Charletonia austisensis is a species of mite belonging to the family Erythraeidae. C. austisensis belongs to the species group with two setae between coxae II and III. It differs from its cogenerate species by various length measurements. The species was first found in Austis, Sardinia, after which it is named.

Description

Larva
The species' dorsum possesses 34 barbed setae, and an eye on each side. Its dorsal scutum is punctate, longer than it is wide, with three pairs of scutalae. It also shows 2 pairs of sensillae, both of which are nude. Its idiosoma counts with a pair of short setae ventrally. Between its coxae II and III it exhibits two setae and 14 setae posterior to coxae III, all barbed. Its gnathosoma shows nude hypostomalae and galealae. The palpfemur has barbed seta, as does the palpgenu.
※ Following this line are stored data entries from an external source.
### config.mk
export PLATFORM = sky130hd
export DESIGN_NAME = fifo_send_sched
export DESIGN_NICKNAME = d
export VERILOG_FILES = /design/src/rtl/fifo_send_sched.sv
export SDC_FILE = /design/constraint.sdc
export NUM_CORES = 1
export LEC_CHECK = 0
export ABC_AREA = 1
export ABC_CLOCK_PERIOD_IN_PS = 5400
export BUFFER_PORTS_ARGS = -buffer_cell sky130_fd_sc_hd__buf_2
export CAP_MARGIN = 10
export CORE_MARGIN = 2
export CORE_UTILIZATION = 27
export CTS_BUF_LIST = sky130_fd_sc_hd__clkbuf_2 sky130_fd_sc_hd__clkbuf_4 sky130_fd_sc_hd__clkbuf_8
export CTS_CLUSTER_SIZE = 8
export DETAILED_ROUTE_END_ITERATION = 7
export PLACE_DENSITY = 0.45
export SETUP_SLACK_MARGIN = 0.15
export SYNTH_ARGS = -nofsm -noshare
export SYNTH_HDL_FRONTEND = slang
export SYNTH_SLANG_ARGS = --single-unit
### constraint.sdc
create_clock -name clk -period 5.4 [get_ports clk]
set_input_delay 0.27 -clock clk [delete_from_list [all_inputs] [get_ports clk]]
set_output_delay 0.27 -clock clk [all_outputs]
set_load 0.01 [all_outputs]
The palptibia, in turn has 3 setae (two barbed, one nude), and the palptarsus possesses 6 nude setae.

References

Further reading
Haitlinger, Ryszard. "New records of mites (Acari: Prostigmata: Erythraeidae, Johnstonianidae, Microtrombidiidae, Tanaupodidae, Trombidiidae) from Austria, Hungary, Italy and San Marino." Zeszyty Naukowe Uniwersytetu Przyrodniczego we Wrocławiu, Biologia i Hodowla Zwierząt 55.559 (2007): 45-54.
Haitlinger, Ryszard. "Charletonia postojnensis n. sp. and the first record of Hauptmannia podorasensis Haitlinger, 2007 (Acari: Prostigmata: Erythraeidae) from Slovenia." Zeszyty Naukowe Uniwersytetu Przyrodniczego we Wrocławiu, Biologia i Hodowla Zwierząt 62.580 (2011): 27-32.